Okay, so I may have said that I would leave yesterday, but... that didn't really work, I guess you knew that. And honestly I wouldn't know where I would go.

After Vinnie asked me the question about why I would commit I started to think. Nobody ever asked me that question, nor anyone knew I was feeling like this. And I don't blame them, because I'm a very sassy but happy girl on the outside.

Maybe it isn't my parents fault I wanted to end it all, maybe because I don't know. I mean they never ask me how I'm doing. The only thing they ask me is what grade I got in science or if I scored a goal.

Yes, I used to play ice hockey, just like my brother. We used to play together, but after he passed away I stopped going to the ring. I couldn't bare going there without seeing him in my imagination.

But back to what I was saying. Vinnie made me think. I actually had fun yesterday with the boys and Riley. They made me feel a bit alive again. Vinnie started it.

The thing I hate about him. Well not actually hate, but you know, sarcastically. I can't seem to say no to him. Like everything was telling me to leave him that night we sat in the cold, but I couldn't. And just like him asking me to stay at his, I couldn't say no.

In some sort of way I trusted him more than I ever had trusted anyone and I don't even know him. I couldn't tell you why. It's like a weird feeling. He made me feel safe.

When I had that panic attack I really thought it was him. Everything in me was telling me I was with him right in that moment. But the moment I smelled the cologne. The moment I felt the same warmth he gave me just the night before, I knew instantly that it was Vinnie and not him.

I don't know why I trust him, but I do.

So now I'm laying here in his bed again. Spending another night in his house. I mean I'm not really complaining, because his bed is extremely  comfortable.

I slowly open my eyes as the sun was just about to rise. I'm not a person to sleep in. Sometimes I hate it, sometimes I love it. Right now... I hate it.

I sit up on the bed and look around his room. It's very boyish, but not like the particular. He had a few albums on his wall. I'm guessing from his dad's record player that I saw in the living room.

His gaming set hasn't been touched since I've been here. I'm very curious if he loses his temper when he plays, I bet he does.

I look at the open closet he has with his clothes in it.

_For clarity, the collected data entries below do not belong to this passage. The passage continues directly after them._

What follows belongs to an exercise in optimizing a design on an open flow for small area, a short achievable clock period and few clock cycles per item; a production flow would make more cautious choices.
RTL that was checked went through simulation tests only; none was proved equivalent to the original.
Power is estimated from default activity; no workload was simulated.

==> v17 <==
## sorted_unique_list_engine
module sorted_unique_list_engine #(
  parameter int CAPACITY = sule_pkg::DEFAULT_CAPACITY
) (
  input  wire logic                               clk,
  input  wire logic                               rst,
  input  wire logic                               req_valid,
  output logic                                    req_stall,
  input  wire logic [sule_pkg::REQ_W-1:0]         req_type,
  input  wire logic signed [sule_pkg::DATA_W-1:0] value,
  output logic                                    rsp_valid,
  input  wire logic                               rsp_stall,
  output logic [sule_pkg::STAT_W-1:0]             status,
  output logic [sule_pkg::OUT_W-1:0]              position,
  output logic [sule_pkg::OUT_W-1:0]              count
);
==> module sule_dp, before the edit <==
module sule_dp #(
  parameter int CAPACITY = sule_pkg::DEFAULT_CAPACITY
) (
  input  wire logic                               clk,
  input  wire logic                               rst,
  input  wire logic signed [sule_pkg::DATA_W-1:0] val,    
  input  wire logic                               ins,    
  input  wire logic                               rem,    
  output logic [CAPACITY-1:0]                     lt,     
  output logic                                    hit,    
  output logic                                    full    
);
  localparam int AW = $clog2(CAPACITY);
  logic signed [sule_pkg::DATA_W-1:0] ent [CAPACITY];
  logic [CAPACITY-1:0]                vld;
  logic [CAPACITY-1:0]                vld_eff;
  logic [CAPACITY-1:0]                eq;
  logic [CAPACITY-1:0]                all_below;
  logic [CAPACITY-1:0]                free1;
  logic [AW-1:0]                      free_idx;
  logic [AW-1:0]                      hit_idx;
  logic [AW-1:0]                      kill_idx;   
  logic                               kill;       
  always_comb begin
    for (int i = 0; i < CAPACITY; i++) begin
      vld_eff[i] = vld[i] & ~(kill & (kill_idx == AW'(i)));
    end
    full = &vld_eff;
  end
  always_comb begin
    for (int i = 0; i < CAPACITY; i++) begin
      eq[i] = vld_eff[i] & (ent[i] == val);
      lt[i] = vld_eff[i] & (ent[i] < val);
    end
    hit = |eq;
    hit_idx = '0;
    for (int i = 0; i < CAPACITY; i++) begin
      hit_idx = hit_idx | ({AW{eq[i]}} & AW'(i));
    end
  end
  always_comb begin
    all_below[0] = 1'b1;
    for (int i = 1; i < CAPACITY; i++) begin
      all_below[i] = all_below[i-1] & vld_eff[i-1];
    end
    free1 = ~vld_eff & all_below;
    free_idx = '0;
    for (int i = 0; i < CAPACITY; i++) begin
      free_idx = free_idx | ({AW{free1[i]}} & AW'(i));
    end
  end
  always_ff @(posedge clk) begin
    for (int i = 0; i < CAPACITY; i++) begin
      if (!vld_eff[i]) begin
        ent[i] <= val;
      end
    end
  end
  always_ff @(posedge clk) begin
    kill_idx <= ins ? free_idx : hit_idx;
    if (rst) begin
      vld  <= '0;
      kill <= 1'b0;
    end else begin
      vld  <= vld_eff | ({CAPACITY{ins}} & free1);
      kill <= hit & ((ins & ~full) | rem);
    end
  end
endmodule
What follows belongs to an exercise in optimizing a design on an open flow for small area, a short achievable clock period and few clock cycles per item; a production flow would make more cautious choices.
Function was checked by simulation only, so behaviour that the tests miss may differ from the original.
Power and IR drop assume default switching activity.

==> flow/design.v <==
package grr_pkg;
  localparam int CFG_W = 5;
  localparam logic [CFG_W-1:0] GROUP_SIZE_RESET = 5'd2;
  typedef struct packed {
    logic valid;
    logic bank;
  } bank_rel_t;
  function automatic logic [CFG_W-1:0] eff_group(input logic [CFG_W-1:0] gs,
                                                 input int unsigned max_group);
    if (gs == '0) begin
      eff_group = CFG_W'(1);
    end else if (32'(gs) > max_group) begin
      eff_group = CFG_W'(max_group);
    end else begin
      eff_group = gs;
    end
  endfunction
endpackage
module group_reverse_reorder_unit #(
  parameter int MAX_GROUP  = 16,
  parameter int WORD_WIDTH = 32
) (
  input  logic                                     clk,
  input  logic                                     rst,
  input  logic                                     cfg_we,
  input  logic [grr_pkg::CFG_W-1:0]                cfg_data,
  input  logic                                     s_tvalid,
  output logic                                     s_tready,
  input  logic [((WORD_WIDTH + 7) / 8) * 8 - 1:0]  s_tdata,   
  input  logic                                     s_tlast,
  output logic                                     m_tvalid,
  input  logic                                     m_tready,
  output logic [((WORD_WIDTH + 7) / 8) * 8 - 1:0]  m_tdata,   
  output logic                                     m_tlast
);
  localparam int TDATA_W = ((WORD_WIDTH + 7) / 8) * 8;
  localparam int NS      = (MAX_GROUP > 1) ? MAX_GROUP : 2;
  localparam int AW      = $clog2(NS);
  localparam int KW      = ($clog2(MAX_GROUP + 1) > grr_pkg::CFG_W) ?
                           $clog2(MAX_GROUP + 1) : grr_pkg::CFG_W;
  typedef struct packed {
    logic [AW-1:0] start;
    logic          dir;
    logic [AW-1:0] left;
    logic          fin;
  } desc_t;
  logic [grr_pkg::CFG_W-1:0] group_size;
  logic [WORD_WIDTH-1:0] mem [NS];
  logic [NS-1:0]         occ;        
  logic [AW-1:0]         wp;         
  logic [AW-1:0]         wp_step;    
  logic                  wd;         
  logic [AW-1:0]         gstart;     
  logic [AW-1:0]         fill;       
  logic                  fz;         
  logic                  wf;         
  logic                  rdy;
  logic                  ract;
  logic [NS-1:0]         rsel;       
  logic                  rdir;
  logic [AW-1:0]         rleft;      
  logic                  rl;         
  logic                  rfin;
  logic                  pv0;
  logic                  pv1;
  desc_t                 p0;
  desc_t                 p1;
  logic                  ov;
  logic [WORD_WIDTH-1:0] odata;
  logic                  olast;
  logic                  close;
  logic                  accept;
  logic                  oload;
  logic                  rd_fire;
  logic                  take;
  logic                  bypass;
  logic                  turn;
  logic                  newd_v;
  desc_t                 newd;
  desc_t                 nxt;
  logic [AW-1:0]         wp_back;
  logic [AW-1:0]         fill_n;
  logic                  pv0_n;
  logic                  pv1_n;
  logic                  free_n;
  logic [NS-1:0]         rsel_n;
  logic [WORD_WIDTH-1:0] rd_word;
  logic                  k1;         
  logic                  wf2;        
  assign k1       = (grr_pkg::eff_group(group_size, MAX_GROUP) == grr_pkg::CFG_W'(1));
  assign wf2      = (KW'(fill) + KW'(2)) >= KW'(grr_pkg::eff_group(group_size, MAX_GROUP));
  assign close    = wf || s_tlast;
  assign accept   = s_tvalid && rdy;
  assign oload    = !ov || m_tready;
  assign rd_fire  = oload && ract;
  assign take     = !ract || (rd_fire && rl);
  assign bypass   = accept && (wf || (s_tlast && fz)) && !ract && oload;
  assign turn     = bypass && wf;
  assign wp_back  = wd ? (wp + AW'(1)) : (wp - AW'(1));
  always_comb begin
    newd_v     = accept && close && !(bypass && fz);
    newd.start = gstart;
    newd.dir   = wd;
    newd.left  = fill;
    newd.fin   = s_tlast;
    if (wf) begin
      newd.dir = !wd;
      if (bypass) begin
        newd.start = wp_back;
        newd.left  = fill - AW'(1);
      end else begin
        newd.start = wp;
      end
    end
  end
  assign nxt = pv0 ? p0 : newd;
  always_comb begin
    pv0_n = pv0;
    pv1_n = pv1;
    if (take) begin
      if (pv0) begin
        pv0_n = pv1 || newd_v;
        pv1_n = pv1 && newd_v;
      end
    end else if (newd_v) begin
      if (pv0) begin
        pv1_n = 1'b1;
      end else begin
        pv0_n = 1'b1;
      end
    end
  end
  always_comb begin
    if (accept && !turn) begin
      free_n = !occ[wp_step] || (rd_fire && rsel[wp_step]);
    end else if (accept) begin
      free_n = 1'b1;
    end else begin
      free_n = !occ[wp] || (rd_fire && rsel[wp]);
    end
  end
  always_comb begin
    fill_n = fill;
    if (accept) begin
      fill_n = close ? '0 : (fill + AW'(1));
    end
  end
  logic [NS-1:0] dec_wp;
  logic [NS-1:0] dec_back;
  logic [NS-1:0] dec_gs;
  logic [NS-1:0] dec_p0;
  logic [NS-1:0] dec_new;
  always_comb begin
    dec_wp = '0;
    dec_wp[wp] = 1'b1;
    dec_gs = '0;
    dec_gs[gstart] = 1'b1;
    dec_p0 = '0;
    dec_p0[p0.start] = 1'b1;
    dec_back = wd ? {dec_wp[NS-2:0], dec_wp[NS-1]} : {dec_wp[0], dec_wp[NS-1:1]};
    dec_new = !wf ? dec_gs : (bypass ? dec_back : dec_wp);
    rsel_n = rsel;
    if (take) begin
      rsel_n = pv0 ? dec_p0 : (newd_v ? dec_new : '0);
    end else if (rd_fire) begin
      rsel_n = rdir ? {rsel[0], rsel[NS-1:1]} : {rsel[NS-2:0], rsel[NS-1]};
    end
  end
  always_comb begin
    rd_word = ract ? '0 : s_tdata[WORD_WIDTH-1:0];
    for (int i = 0; i < NS; i++) begin
      rd_word = rd_word | ({WORD_WIDTH{rsel[i]}} & mem[i]);
    end
  end
  always_ff @(posedge clk) begin
    if (rst) begin
      group_size <= grr_pkg::GROUP_SIZE_RESET;
    end else if (cfg_we) begin
      group_size <= cfg_data;
    end
  end
  always_ff @(posedge clk) begin
    if (accept) begin
      mem[wp] <= s_tdata[WORD_WIDTH-1:0];
    end
  end
  always_ff @(posedge clk) begin
    if (rst) begin
      occ    <= '0;
      wp     <= '0;
      wp_step <= AW'(1);
      wd     <= 1'b0;
      gstart <= '0;
      fill   <= '0;
      fz     <= 1'b1;
      wf     <= 1'b0;
      rdy    <= 1'b1;
      ract   <= 1'b0;
      rsel   <= '0;
      pv0    <= 1'b0;
      pv1    <= 1'b0;
      ov     <= 1'b0;
    end else begin
      for (int i = 0; i < NS; i++) begin
        if (rd_fire && rsel[i]) begin
          occ[i] <= 1'b0;
        end
        if (accept && !bypass && wp == AW'(i)) begin
          occ[i] <= 1'b1;
        end
      end
      if (accept && !turn) begin
        wp      <= wp_step;
        wp_step <= wd ? (wp_step - AW'(1)) : (wp_step + AW'(1));
      end
      if (turn) begin
        wd      <= !wd;
        wp_step <= wp_back;
      end
      if (accept && close) begin
        gstart <= turn ? wp : wp_step;
      end
      fill <= fill_n;
      fz   <= (fill_n == '0);
      if (cfg_we) begin
        wf <= (KW'(fill) + KW'(1)) >= KW'(grr_pkg::eff_group(cfg_data, MAX_GROUP));
      end else if (accept) begin
        wf <= close ? k1 : wf2;
      end
      rdy  <= free_n && !pv1_n;
      pv0  <= pv0_n;
      pv1  <= pv1_n;
      if (take) begin
        ract <= pv0 || newd_v;
      end
      rsel <= rsel_n;
      if (oload) begin
        ov <= ract || bypass;
      end
    end
  end
  always_ff @(posedge clk) begin
    if (take) begin
      rdir  <= nxt.dir;
      rleft <= nxt.left;
      rl    <= (nxt.left == '0);
      rfin  <= nxt.fin;
    end else if (rd_fire) begin
      rleft <= rleft - AW'(1);
      rl    <= (rleft == AW'(1));
    end
    if (take ? pv0 : (newd_v && !pv0)) begin
      p0 <= (take && pv1) ? p1 : newd;
    end
    if (newd_v) begin
      p1 <= newd;
    end
    if (oload && (ract || bypass)) begin
      odata <= rd_word;
      olast <= ract ? (rfin && rl) : (s_tlast && fz);
    end
  end
  assign s_tready = rdy;
  assign m_tvalid = ov;
  assign m_tdata  = TDATA_W'(odata);
  assign m_tlast  = olast;
endmodule
Settings: LEC_CHECK=0, CAP_MARGIN=20, CORE_MARGIN=2, CORE_UTILIZATION=60, CTS_CLUSTER_DIAMETER=60, CTS_CLUSTER_SIZE=30, PLACE_DENSITY=0.72, SETUP_SLACK_MARGIN=2.2, SLEW_MARGIN=20, TNS_END_PERCENT=10; clock period 4.5 ns.
run.sh (not shown) runs the stock make flow with config.mk's settings and CLKGATE_MAP_FILE= SYNTH_SCRIPT=/design/flow/synth_recipe.tcl, a recipe that flattens the netlist after the stock synthesis.
Testbench counts at the start, summed over its fixed seeds: cycles 12,252, items 11,992.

It was a complete mess, but I could tell he has a good taste.

At last a few skateboards were on his wall, probably old ones. He's a true skater boy I could say.

"Good morning to you too", I hear someone say in the door opening. I look at the direction where it was coming from and there he stood, Vinnie. I give him a quiet smile and pulled my knees up to my chest.

"Can't sleep?", I ask. He walks in more and sits next to me leaning against the headboard. "Nah, my mind wouldn't shut up", he says letting out a small chuckle, but something was telling me he was bothered. "What was it thinking about?", I ask looking at him. "You", he states blankly.

I look at him confused. Why would he think of me? "What?", I ask still being dumbfound. "It's nothing", he says looking down at his hands that were placed in his lap. "Clearly not, why were you thinking about me, Vin", I ask looking at him with a small frown.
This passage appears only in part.